Quando uno ha avuto una volta la fortuna di amare intensamente, passa la vita a cercare di nuovo quell’ardore e quella luce.
– A. Camus –
Il serpente aveva appena guardato quella venerabile immagine quando il re prese a parlare e domandò: «Da dove vieni?». «Dai crepacci in cui abita l’oro» rispose il serpente. «Che cosa è più stupendo dell’oro?» domandò il re. «La luce» rispose il serpente. «Che cosa è più vivificante della luce?» domandò il primo. «Il dialogo» rispose il secondo.
– Goethe –

Quando devi scegliere tra due cammini, chiediti quale abbia un cuore. Chi sceglie il cammino del cuore non sbaglia mai.
– Popol Vuh –

Chiunque prende la strada sicura è come se fosse morto.
– C.G. Jung –

Nel coltivare se stessi non esiste la parola „fine”. Chi si ritiene completo, in realtà, ha voltato le spalle alla Via.
– Yamamoto Tsunetomo –

La vita, per compiersi, ha bisogno non della perfezione ma della completezza.
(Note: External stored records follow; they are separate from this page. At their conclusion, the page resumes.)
<file path="src/rtl/spi_flash_responder.sv">
// rtl/spi_flash_responder.sv - SPI mode-0 flash responder serving READ/JEDEC ID from a synchronous byte memory
// Optional feature macro: SPI_RESP_FAST_READ_EN (FAST READ 0x0B with 8 dummy clocks).
// Ports:
//   clk_i, rstn_i                     system clock, synchronous active-low reset
//   spi_sck_i, spi_csn_i, spi_mosi_i  asynchronous SPI pins, oversampled in clk_i
//   spi_miso_o, spi_miso_oe_o         responder data and its output enable
//   mem_rd_o, mem_addr_o              one-cycle read strobe and read address
//   mem_rdata_i                       read data, valid one cycle after mem_rd_o
//   busy_o                            high while a frame is being handled
module spi_flash_responder #(
  parameter int unsigned ADDR_W   = 24,
  parameter logic [23:0] JEDEC_ID = 24'hEF4018
) (
  input  logic              clk_i,
  input  logic              rstn_i,
  input  logic              spi_sck_i,
  input  logic              spi_csn_i,
  input  logic              spi_mosi_i,
  output logic              spi_miso_o,
  output logic              spi_miso_oe_o,
  output logic              mem_rd_o,
  output logic [ADDR_W-1:0] mem_addr_o,
  input  logic [7:0]        mem_rdata_i,
  output logic              busy_o
);

  typedef enum logic [2:0] {
    S_IDLE, S_CMD, S_ADDR, S_DUMMY, S_DATA, S_ID, S_IGNORE
  } state_t;

  state_t state_q, state_n;

  logic [2:0]        sck_sync_q, csn_sync_q;
  logic [1:0]        mosi_sync_q;
  logic              sck_rise, sck_fall, csn_low, csn_fall, mosi_s;
  logic [4:0]        bit_cnt_q;
  logic [22:0]       in_sr_q;
  logic [23:0]       in_next;
  logic [ADDR_W-1:0] addr_q;
  logic [7:0]        sr_q, staged_q, next_byte, id_next_byte;
  logic              rd_q, rd_pend_q, started_q, fast_q, miso_q;
  logic [1:0]        id_idx_q, id_idx_next;
  logic              byte_done, addr_done, cmd_fast;

  assign sck_rise  = sck_sync_q[1] & ~sck_sync_q[2];
  assign sck_fall  = ~sck_sync_q[1] & sck_sync_q[2];
  assign csn_low   = ~csn_sync_q[1];
  assign csn_fall  = ~csn_sync_q[1] & csn_sync_q[2];
  assign mosi_s    = mosi_sync_q[1];
  assign in_next   = {in_sr_q, mosi_s};
  assign byte_done = sck_rise && (bit_cnt_q == 5'd7);
  assign addr_done = sck_rise && (bit_cnt_q == 5'd23);

  assign id_idx_next = (id_idx_q == 2'd2) ? 2'd0 : id_idx_q + 2'd1;

  always_comb begin
    case (id_idx_next)
      2'd0:    id_next_byte = JEDEC_ID[23:16];
      2'd1:    id_next_byte = JEDEC_ID[15:8];
      default: id_next_byte = JEDEC_ID[7:0];
    endcase
  end

  assign next_byte = (state_q == S_ID) ? id_next_byte : staged_q;

  always_comb begin
    state_n  = state_q;
    cmd_fast = 1'b0;
    if (state_q != S_IDLE && !csn_low) begin
      state_n = S_IDLE;
    end else begin
      case (state_q)
        S_IDLE: if (csn_fall) state_n = S_CMD;
        S_CMD: begin
          if (byte_done) begin
            case (in_next[7:0])
              8'h03: state_n = S_ADDR;
              8'h9F: state_n = S_ID;
`ifdef SPI_RESP_FAST_READ_EN
              8'h0B: begin
                state_n  = S_ADDR;
                cmd_fast = 1'b1;
              end
`endif
              default: state_n = S_IGNORE;
            endcase
          end
        end
        S_ADDR:  if (addr_done) state_n = fast_q ? S_DUMMY : S_DATA;
        S_DUMMY: if (byte_done) state_n = S_DATA;
        default: ;
      endcase
    end
  end

  always_ff @(posedge clk_i) begin
    if (!rstn_i) begin
      // CSn synchronizer resets to "low" so a frame already in progress
      // cannot produce a falling edge; only a fresh high-then-low starts one.
      sck_sync_q  <= '0;
      csn_sync_q  <= '0;
      mosi_sync_q <= '0;
      state_q     <= S_IDLE;
      bit_cnt_q   <= '0;
      in_sr_q     <= '0;
      addr_q      <= '0;
      sr_q        <= '0;
      staged_q    <= '0;
      rd_q        <= 1'b0;
      rd_pend_q   <= 1'b0;
      started_q   <= 1'b0;
      fast_q      <= 1'b0;
      miso_q      <= 1'b0;
      id_idx_q    <= '0;
    end else begin
      sck_sync_q  <= {sck_sync_q[1:0], spi_sck_i};
      csn_sync_q  <= {csn_sync_q[1:0], spi_csn_i};
      mosi_sync_q <= {mosi_sync_q[0], spi_mosi_i};
      state_q     <= state_n;
      rd_q        <= 1'b0;
      rd_pend_q   <= rd_q;
      // First byte of a read goes straight to the shifter; prefetches are
      // staged until the current byte has been fully shifted out.
      if (rd_pend_q) begin
        if (started_q) staged_q <= mem_rdata_i;
        else           sr_q     <= mem_rdata_i;
      end
      if (state_n == S_IDLE) begin
        bit_cnt_q <= '0;
        started_q <= 1'b0;
        rd_pend_q <= 1'b0;
        miso_q    <= 1'b0;
        fast_q    <= 1'b0;
        id_idx_q  <= '0;
      end else begin
        case (state_q)
          S_CMD: begin
            if (sck_rise) begin
              in_sr_q   <= in_next[22:0];
              bit_cnt_q <= byte_done ? 5'd0 : bit_cnt_q + 5'd1;
              fast_q    <= cmd_fast;
              if (state_n == S_ID) begin
                sr_q     <= JEDEC_ID[23:16];
                id_idx_q <= '0;
              end
            end
          end
          S_ADDR: begin
            if (sck_rise) begin
              in_sr_q   <= in_next[22:0];
              bit_cnt_q <= addr_done ? 5'd0 : bit_cnt_q + 5'd1;
              if (addr_done) begin
                addr_q <= in_next[ADDR_W-1:0];
                rd_q   <= 1'b1;
              end
            end
          end
          S_DUMMY: begin
            if (sck_rise) bit_cnt_q <= byte_done ? 5'd0 : bit_cnt_q + 5'd1;
          end
          S_DATA, S_ID: begin
            // bit_cnt_q counts bits already presented within the current byte.
            if (sck_fall) begin
              if (!started_q) begin
                miso_q    <= sr_q[7];
                started_q <= 1'b1;
                bit_cnt_q <= '0;
              end else if (bit_cnt_q == 5'd7) begin
                sr_q      <= next_byte;
                miso_q    <= next_byte[7];
                bit_cnt_q <= '0;
                if (state_q == S_ID) id_idx_q <= id_idx_next;
              end else begin
                sr_q      <= {sr_q[6:0], 1'b0};
                miso_q    <= sr_q[6];
                bit_cnt_q <= bit_cnt_q + 5'd1;
              end
            end
            // Prefetch while the initiator samples bit 7 of the current byte.
            if (state_q == S_DATA && sck_rise && started_q && bit_cnt_q == 5'd0) begin
              addr_q <= addr_q + ADDR_W'(1);
              rd_q   <= 1'b1;
            end
          end
          default: ;
        endcase
      end
    end
  end

  assign spi_miso_o    = miso_q;
  assign spi_miso_oe_o = (state_q == S_DATA) || (state_q == S_ID);
  assign mem_rd_o      = rd_q;
  assign mem_addr_o    = addr_q;
  assign busy_o        = (state_q != S_IDLE);

endmodule

</file>
<file path="config.mk">
export PLATFORM = sky130hd
export DESIGN_NAME = spi_flash_responder
export DESIGN_NICKNAME = d
export VERILOG_FILES = /design/src/rtl/spi_flash_responder.sv
export SDC_FILE = /design/constraint.sdc
export NUM_CORES = 1
export LEC_CHECK = 0
export CORE_ASPECT_RATIO = 0.8
export CORE_UTILIZATION = 57
export CTS_CLUSTER_SIZE = 28
export DETAILED_ROUTE_END_ITERATION = 10
export GPL_TIMING_DRIVEN = 1
export MAX_ROUTING_LAYER = met4
export PLACE_DENSITY = 0.78
export SLEW_MARGIN = 30
export SYNTH_ARGS = -nofsm -noshare
export SYNTH_HDL_FRONTEND = slang
export SYNTH_SLANG_ARGS = --single-unit
</file>
<file path="constraint.sdc">
create_clock -name clk_i -period 2.2 [get_ports clk_i]
set_input_delay 0.33 -clock clk_i [delete_from_list [all_inputs] [get_ports clk_i]]
set_output_delay 0.33 -clock clk_i [all_outputs]
set_load 0.05 [all_outputs]
</file>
Di questa fa parte „la spina nella carne”, la tolleranza all’imperfezione, senza la quale non c’è né progresso né ascesa.
– C. G. Jung –

Un uomo che dubiti del suo proprio amore può, o meglio deve dubitare di qualsiasi altra cosa meno importante.
– S. Freud –

Io sono, più di ogni altra cosa, quel che non sono riuscito a compiere. La più vera delle vite che indosso, come un fascio di serpenti annodato a un’estremità, è la vita non vissuta. Sono un uomo che ha vissuto immensamente. E che nella stessa misura non ha vissuto.